No mês passado, o ex-ministro Sergio Moro pediu para deixar o Ministério da Justiça e Segurança Pública, criado há cerca de 17 meses, por não concordar com a exoneração do diretor-geral da PF (Polícia Federal), Maurício Valeixo, que havia chegado ao cargo por meio de indicação do ex-juiz da Lava Jato.  

Roberto Alvim, ex-secretário da Cultura —secretaria com status de ministério—, foi demitido em 17 de janeiro. Ele deixou o cargo após publicar um vídeo em que copiava trechos de um discurso nazista e, também, fazia referência ao regime citando o músico Richard Wagner. Com isso, a atriz Regina Duarte foi convidada para ocupar a função e tomou posse no início de março

A primeira mudança

Gustavo Bebianno, que foi coordenador da campanha eleitoral de 2018, deixou a Secretaria-Geral da Presidência 48 dias após o início do mandato de Bolsonaro. Ele, que até então era um dos homens de confiança do presidente, virou o centro das atenções após a imprensa revelar possíveis irregularidades na campanha eleitoral de uma deputada federal.

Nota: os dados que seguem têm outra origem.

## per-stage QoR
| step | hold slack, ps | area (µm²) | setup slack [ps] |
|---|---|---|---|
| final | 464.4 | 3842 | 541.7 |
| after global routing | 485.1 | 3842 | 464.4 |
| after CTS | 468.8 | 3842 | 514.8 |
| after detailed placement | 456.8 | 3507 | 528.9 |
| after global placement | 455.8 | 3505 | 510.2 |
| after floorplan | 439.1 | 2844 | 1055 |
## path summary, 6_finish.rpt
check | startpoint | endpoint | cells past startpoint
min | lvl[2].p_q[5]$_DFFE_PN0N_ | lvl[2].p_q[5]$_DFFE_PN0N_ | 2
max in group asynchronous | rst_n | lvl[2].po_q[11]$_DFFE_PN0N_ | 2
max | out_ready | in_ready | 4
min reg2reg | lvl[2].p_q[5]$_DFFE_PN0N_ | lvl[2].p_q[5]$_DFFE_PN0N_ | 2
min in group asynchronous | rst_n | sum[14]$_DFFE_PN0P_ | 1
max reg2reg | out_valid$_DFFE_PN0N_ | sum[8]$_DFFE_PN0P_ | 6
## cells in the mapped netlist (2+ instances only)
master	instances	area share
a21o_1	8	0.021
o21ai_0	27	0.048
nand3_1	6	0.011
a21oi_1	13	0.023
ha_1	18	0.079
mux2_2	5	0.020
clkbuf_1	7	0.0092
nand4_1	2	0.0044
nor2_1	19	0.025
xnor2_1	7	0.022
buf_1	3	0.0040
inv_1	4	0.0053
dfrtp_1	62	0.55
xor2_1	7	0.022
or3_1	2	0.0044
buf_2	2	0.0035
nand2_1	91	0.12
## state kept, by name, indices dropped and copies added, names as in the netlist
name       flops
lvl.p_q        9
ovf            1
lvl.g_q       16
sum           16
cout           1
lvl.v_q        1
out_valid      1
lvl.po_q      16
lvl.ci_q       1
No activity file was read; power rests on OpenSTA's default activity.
## src/rtl/operand_loader_pkg.sv

```systemverilog
// ============================================================================
// Module   : operand_loader_pkg
// Purpose  : Shared FSM state type, operand register indices and defaults
//            for the operand loader.
// Revision : 1.0 - initial release
// ============================================================================
`default_nettype none

package operand_loader_pkg;

    localparam int DEFAULT_WIDTH    = 8;
    localparam int DEFAULT_NUM_REGS = 3;

    localparam int REG_A  = 0;
    localparam int REG_B  = 1;
    localparam int REG_OP = 2;

    typedef enum logic [1:0] {
        IDLE  = 2'd0,
        FILL  = 2'd1,
        READY = 2'd2
    } state_t;

endpackage

`default_nettype wire

```

## src/rtl/operand_loader_if.sv

```systemverilog
// ============================================================================
// Module   : operand_loader_if
// Purpose  : Switch/button, control-unit and readback signals of the
//            operand loader. slave = loader side, master = environment side.
// Revision : 1.0 - initial release
// ============================================================================
`default_nettype none

interface operand_loader_if #(
    parameter int WIDTH    = 8,
    parameter int NUM_REGS = 3
);
    localparam int SEL_W = $clog2(NUM_REGS + 1);

    logic [WIDTH-1:0]          data_in;
    logic [SEL_W-1:0]          sel;
    logic                      load_strobe;
    logic                      auto_mode;
    logic                      wb_valid;
    logic [WIDTH-1:0]          wb_data;
    logic [WIDTH-1:0]          buf_in;
    logic                      frame_ack;
    logic [NUM_REGS*WIDTH-1:0] regs_out;
    logic [WIDTH-1:0]          choice_out;
    logic [WIDTH-1:0]          led_out;
    logic                      frame_valid;
    logic [SEL_W-1:0]          wr_ptr;

    modport slave (
        input  data_in, sel, load_strobe, auto_mode, wb_valid, wb_data,
               buf_in, frame_ack,
        output regs_out, choice_out, led_out, frame_valid, wr_ptr
    );

    modport master (
        output data_in, sel, load_strobe, auto_mode, wb_valid, wb_data,
               buf_in, frame_ack,
        input  regs_out, choice_out, led_out, frame_valid, wr_ptr
    );

endinterface

`default_nettype wire

```

## src/rtl/strobe_edge_detect.sv

```systemverilog
// ============================================================================
// Module   : strobe_edge_detect
// Purpose  : One-cycle pulse on the rising edge of the load button. With
//            OPERAND_LOADER_SYNC_EN defined the button first passes a 2-flop
//            synchroniser.
// Revision : 1.0 - initial release
// ============================================================================
`default_nettype none

module strobe_edge_detect (
    input  wire logic clock,
    input  wire logic reset_n,
    input  wire logic i_strobe,
    output logic      o_pulse
);

    logic w_strobe;
    logic r_strobe_q;

`ifdef OPERAND_LOADER_SYNC_EN
    logic r_sync1;
    logic r_sync2;

    always_ff @(posedge clock or negedge reset_n) begin
        if (!reset_n) begin
            r_sync1 <= 1'b0;
            r_sync2 <= 1'b0;
        end else begin
            r_sync1 <= i_strobe;
            r_sync2 <= r_sync1;
        end
    end

    assign w_strobe = r_sync2;
`else
    assign w_strobe = i_strobe;
`endif

    always_ff @(posedge clock or negedge reset_n) begin
        if (!reset_n) begin
            r_strobe_q <= 1'b0;
        end else begin
            r_strobe_q <= w_strobe;
        end
    end

    assign o_pulse = w_strobe & ~r_strobe_q;

endmodule

`default_nettype wire

```

## src/rtl/operand_loader.sv

```systemverilog
// ============================================================================
// Module   : operand_loader
// Purpose  : Operand register bank with manual/auto-fill loading, priority
//            writeback into reg 0, registered readback and LED mirror.
//            Optional macro: OPERAND_LOADER_SYNC_EN (button synchroniser).
// Revision : 1.0 - initial release
// ============================================================================
`default_nettype none

module operand_loader
    import operand_loader_pkg::*;
#(
    parameter int WIDTH    = DEFAULT_WIDTH,
    parameter int NUM_REGS = DEFAULT_NUM_REGS
) (
    input  wire logic        clock,
    input  wire logic        reset_n,
    operand_loader_if.slave  bus
);

    localparam int                SEL_W     = $clog2(NUM_REGS + 1);
    localparam logic [SEL_W-1:0]  c_LAST    = SEL_W'(NUM_REGS - 1);
    localparam logic [SEL_W-1:0]  c_BUF_SEL = SEL_W'(NUM_REGS);

    state_t            r_state;
    logic [SEL_W-1:0]  r_wr_ptr;
    logic              r_frame_valid;
    logic [WIDTH-1:0]  r_regs [NUM_REGS];
    logic [WIDTH-1:0]  r_choice;
    logic [WIDTH-1:0]  r_led;

    logic              w_pulse;
    logic              w_wr_en;
    logic [SEL_W-1:0]  w_wr_idx;
    logic [WIDTH-1:0]  w_choice;

    strobe_edge_detect u_edge (
        .clock    (clock),
        .reset_n  (reset_n),
        .i_strobe (bus.load_strobe),
        .o_pulse  (w_pulse)
    );

    // Strobe write target: sel when idle in manual mode, wr_ptr while filling.
    always_comb begin
        w_wr_en  = 1'b0;
        w_wr_idx = bus.sel;
        case (r_state)
            IDLE: begin
                w_wr_en  = w_pulse & ~bus.auto_mode & (bus.sel < c_BUF_SEL);
                w_wr_idx = bus.sel;
            end
            FILL: begin
                w_wr_en  = w_pulse & bus.auto_mode;
                w_wr_idx = r_wr_ptr;
            end
            default: begin
                w_wr_en  = 1'b0;
                w_wr_idx = bus.sel;
            end
        endcase
    end

    always_ff @(posedge clock or negedge reset_n) begin
        if (!reset_n) begin
            r_state       <= IDLE;
            r_wr_ptr      <= '0;
            r_frame_valid <= 1'b0;
        end else begin
            case (r_state)
                IDLE: begin
                    r_wr_ptr      <= '0;
                    r_frame_valid <= 1'b0;
                    if (bus.auto_mode) begin
                        r_state <= FILL;
                    end
                end
                FILL: begin
                    if (!bus.auto_mode) begin
                        r_state  <= IDLE;
                        r_wr_ptr <= '0;
                    end else if (w_pulse) begin
                        // Pointer advances even if writeback stole reg 0.
                        if (r_wr_ptr == c_LAST) begin
                            r_state       <= READY;
                            r_wr_ptr      <= '0;
                            r_frame_valid <= 1'b1;
                        end else begin
                            r_wr_ptr <= r_wr_ptr + SEL_W'(1);
                        end
                    end
                end
                READY: begin
                    if (!bus.auto_mode) begin
                        r_state       <= IDLE;
                        r_frame_valid <= 1'b0;
                    end else if (bus.frame_ack) begin
                        r_state       <= FILL;
                        r_frame_valid <= 1'b0;
                    end
                end
                default: begin
                    r_state       <= IDLE;
                    r_wr_ptr      <= '0;
                    r_frame_valid <= 1'b0;
                end
            endcase
        end
    end

    always_ff @(posedge clock or negedge reset_n) begin
        if (!reset_n) begin
            for (int i = 0; i < NUM_REGS; i++) begin
                r_regs[i] <= '0;
            end
        end else begin
            for (int i = 0; i < NUM_REGS; i++) begin
                if (i == REG_A && bus.wb_valid) begin
                    r_regs[i] <= bus.wb_data;
                end else if (w_wr_en && w_wr_idx == SEL_W'(i)) begin
                    r_regs[i] <= bus.data_in;
                end
            end
        end
    end

    always_comb begin
        w_choice = '0;
        if (bus.sel == c_BUF_SEL) begin
            w_choice = bus.buf_in;
        end
        for (int i = 0; i < NUM_REGS; i++) begin
            if (bus.sel == SEL_W'(i)) begin
                w_choice = r_regs[i];
            end
        end
    end

    always_ff @(posedge clock or negedge reset_n) begin
        if (!reset_n) begin
            r_choice <= '0;
            r_led    <= '0;
        end else begin
            r_choice <= w_choice;
            r_led    <= bus.data_in;
        end
    end

    for (genvar gi = 0; gi < NUM_REGS; gi++) begin : g_flat
        assign bus.regs_out[gi*WIDTH +: WIDTH] = r_regs[gi];
    end

    assign bus.choice_out  = r_choice;
    assign bus.led_out     = r_led;
    assign bus.frame_valid = r_frame_valid;
    assign bus.wr_ptr      = r_wr_ptr;

endmodule

`default_nettype wire

```

## src/flat_wrapper.sv

```systemverilog
// flat-port wrapper written by rule: the top's interface ports become plain ports
module operand_loader_flat import operand_loader_pkg::*;
#(
    parameter int WIDTH    = DEFAULT_WIDTH,
    parameter int NUM_REGS = DEFAULT_NUM_REGS
)
  (clock, reset_n, bus_data_in, bus_sel, bus_load_strobe, bus_auto_mode, bus_wb_valid, bus_wb_data, bus_buf_in, bus_frame_ack, bus_regs_out, bus_choice_out, bus_led_out, bus_frame_valid, bus_wr_ptr);
  operand_loader_if #(.WIDTH(WIDTH), .NUM_REGS(NUM_REGS)) bus_i ();
  input  wire logic clock;
  input  wire logic reset_n;
  input wire logic [$bits(bus_i.data_in)-1:0] bus_data_in;
  input wire logic [$bits(bus_i.sel)-1:0] bus_sel;
  input wire logic [$bits(bus_i.load_strobe)-1:0] bus_load_strobe;
  input wire logic [$bits(bus_i.auto_mode)-1:0] bus_auto_mode;
  input wire logic [$bits(bus_i.wb_valid)-1:0] bus_wb_valid;
  input wire logic [$bits(bus_i.wb_data)-1:0] bus_wb_data;
  input wire logic [$bits(bus_i.buf_in)-1:0] bus_buf_in;
  input wire logic [$bits(bus_i.frame_ack)-1:0] bus_frame_ack;
  output wire logic [$bits(bus_i.regs_out)-1:0] bus_regs_out;
  output wire logic [$bits(bus_i.choice_out)-1:0] bus_choice_out;
  output wire logic [$bits(bus_i.led_out)-1:0] bus_led_out;
  output wire logic [$bits(bus_i.frame_valid)-1:0] bus_frame_valid;
  output wire logic [$bits(bus_i.wr_ptr)-1:0] bus_wr_ptr;
  assign bus_i.data_in = bus_data_in;
  assign bus_i.sel = bus_sel;
  assign bus_i.load_strobe = bus_load_strobe;
  assign bus_i.auto_mode = bus_auto_mode;
  assign bus_i.wb_valid = bus_wb_valid;
  assign bus_i.wb_data = bus_wb_data;
  assign bus_i.buf_in = bus_buf_in;
  assign bus_i.frame_ack = bus_frame_ack;
  assign bus_regs_out = bus_i.regs_out;
  assign bus_choice_out = bus_i.choice_out;
  assign bus_led_out = bus_i.led_out;
  assign bus_frame_valid = bus_i.frame_valid;
  assign bus_wr_ptr = bus_i.wr_ptr;
  operand_loader #(.WIDTH(WIDTH), .NUM_REGS(NUM_REGS)) u_core (.clock(clock), .reset_n(reset_n), .bus(bus_i));
endmodule
```
==> src/rtl/uart_rx_sampler.sv <==
// Rx synchroniser, falling-edge detect, oversample tick counter and mid-bit
// majority vote; produces the decided bit plus decision and boundary strobes.
module uart_rx_sampler
  import uart_pkg::*;
#(
  parameter int OVERSAMPLE = 16
) (
  input  logic CLOCK,
  input  logic reset,
  input  logic Rx,
  input  logic baud_tick,
  input  logic cnt_clr,
  output logic rxs,
  output logic fall,
  output logic bit_val,
  output logic decide,
  output logic boundary
);

  localparam int CW = $clog2(OVERSAMPLE);
  localparam logic [CW-1:0] S0   = CW'(OVERSAMPLE / 2 - 1);
  localparam logic [CW-1:0] S1   = CW'(OVERSAMPLE / 2);
  localparam logic [CW-1:0] S2   = CW'(OVERSAMPLE / 2 + 1);
  localparam logic [CW-1:0] LAST = CW'(OVERSAMPLE - 1);

  logic          rx_meta;
  logic          rxs_d;
  logic [CW-1:0] cnt;
  logic          smp0;
  logic          smp1;

  // Flops reset to the idle-high line level so reset never fakes a start edge.
  always_ff @(posedge CLOCK or posedge reset) begin
    if (reset) begin
      rx_meta <= 1'b1;
      rxs     <= 1'b1;
      rxs_d   <= 1'b1;
    end else begin
      rx_meta <= Rx;
      rxs     <= rx_meta;
      rxs_d   <= rxs;
    end
  end

  always_ff @(posedge CLOCK or posedge reset) begin
    if (reset) begin
      cnt  <= '0;
      smp0 <= 1'b1;
      smp1 <= 1'b1;
    end else if (cnt_clr) begin
      cnt <= '0;
    end else if (baud_tick) begin
      cnt <= (cnt == LAST) ? '0 : cnt + CW'(1);
      if (cnt == S0) smp0 <= rxs;
      if (cnt == S1) smp1 <= rxs;
    end
  end

  // The third sample is the live synchronised level on the decision tick.
  assign fall     = rxs_d & ~rxs;
  assign bit_val  = majority3(smp0, smp1, rxs);
  assign decide   = baud_tick & (cnt == S2);
  assign boundary = baud_tick & (cnt == LAST);

endmodule
## config.mk

```make
export PLATFORM = sky130hd
export DESIGN_NAME = input_controller
export DESIGN_NICKNAME = d
export VERILOG_FILES = /design/src/rtl/chipinvaders_pkg.sv /design/src/rtl/btn_debounce.sv /design/src/rtl/input_controller.sv
export SDC_FILE = /design/constraint.sdc
export NUM_CORES = 1
export LEC_CHECK = 0
export ABC_AREA = 1
export CAP_MARGIN = 20
export CELL_PAD_IN_SITES_DETAIL_PLACEMENT = 0
export CELL_PAD_IN_SITES_GLOBAL_PLACEMENT = 2
export CORE_ASPECT_RATIO = 0.8
export CORE_MARGIN = 5
export CORE_UTILIZATION = 41
export CTS_CLUSTER_SIZE = 24
export DETAILED_ROUTE_END_ITERATION = 16
export GPL_ROUTABILITY_DRIVEN = 0
export PLACE_DENSITY = 0.95
export SYNTH_ARGS = -nofsm -noshare
export SYNTH_HDL_FRONTEND = slang
export SYNTH_HIERARCHICAL = 1
export SYNTH_SLANG_ARGS = --single-unit
```

## constraint.sdc

```tcl
create_clock -name clk -period 2.7 [get_ports clk]
set_clock_uncertainty 0.1 [all_clocks]
set_input_delay 0.27 -clock clk [delete_from_list [all_inputs] [get_ports clk]]
set_output_delay 0.27 -clock clk [all_outputs]
set_load 0.01 [all_outputs]
```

A exoneração, no entanto, foi oficializada após um desentendimento entre Bebianno e Carlos Bolsonaro, um dos filhos de Bolsonaro e vereador no Rio de Janeiro. Na sequência, Floriano Peixoto, um general da reserva, passou a ocupar a vaga, mas ficou apenas quatro meses no cargo. 

Baixa na Educação

Ricardo Vélez Rodriguez não resistiu no comando do Ministério da Saúde e deixou a função em abril de 2019. O colombiano, que vinha sendo fortemente criticado por conta da dificuldade para montar uma equipe técnica de trabalho, viu a imagem se desgastar ainda mais após determinar, por meio de um e-mail enviado às escolas, que as unidades de ensino enviassem vídeos mostrando os alunos cantando o Hino Nacional. 

À época, a medida, que estava em desacordo com o ECA (Estatuto da Criança e do Adolescente), foi a "gota d'agua" e a sua permanência no governo ficou insustentável. Após a saída dela, Abraham Weintraub, economista e professor, assumiu e deste então é o responsável pela pasta. 

Outras mudanças

Em junho de 2019, o general Carlos Alberto dos Santos Cruz deixou a Secretaria de Governo da Presidência da República. Ele foi o primeiro militar, núcleo próximo ao presidente, a sair do atual governo. 

Onyx Lorenzoni, que até então era chefe da Casa Civil, assumiu o Ministério da Cidadania, em fevereiro de 2020, após Osmar Terra sair da posição. O general Walter Braga Neto, por sua vez, passou a comandar a Casa Civil.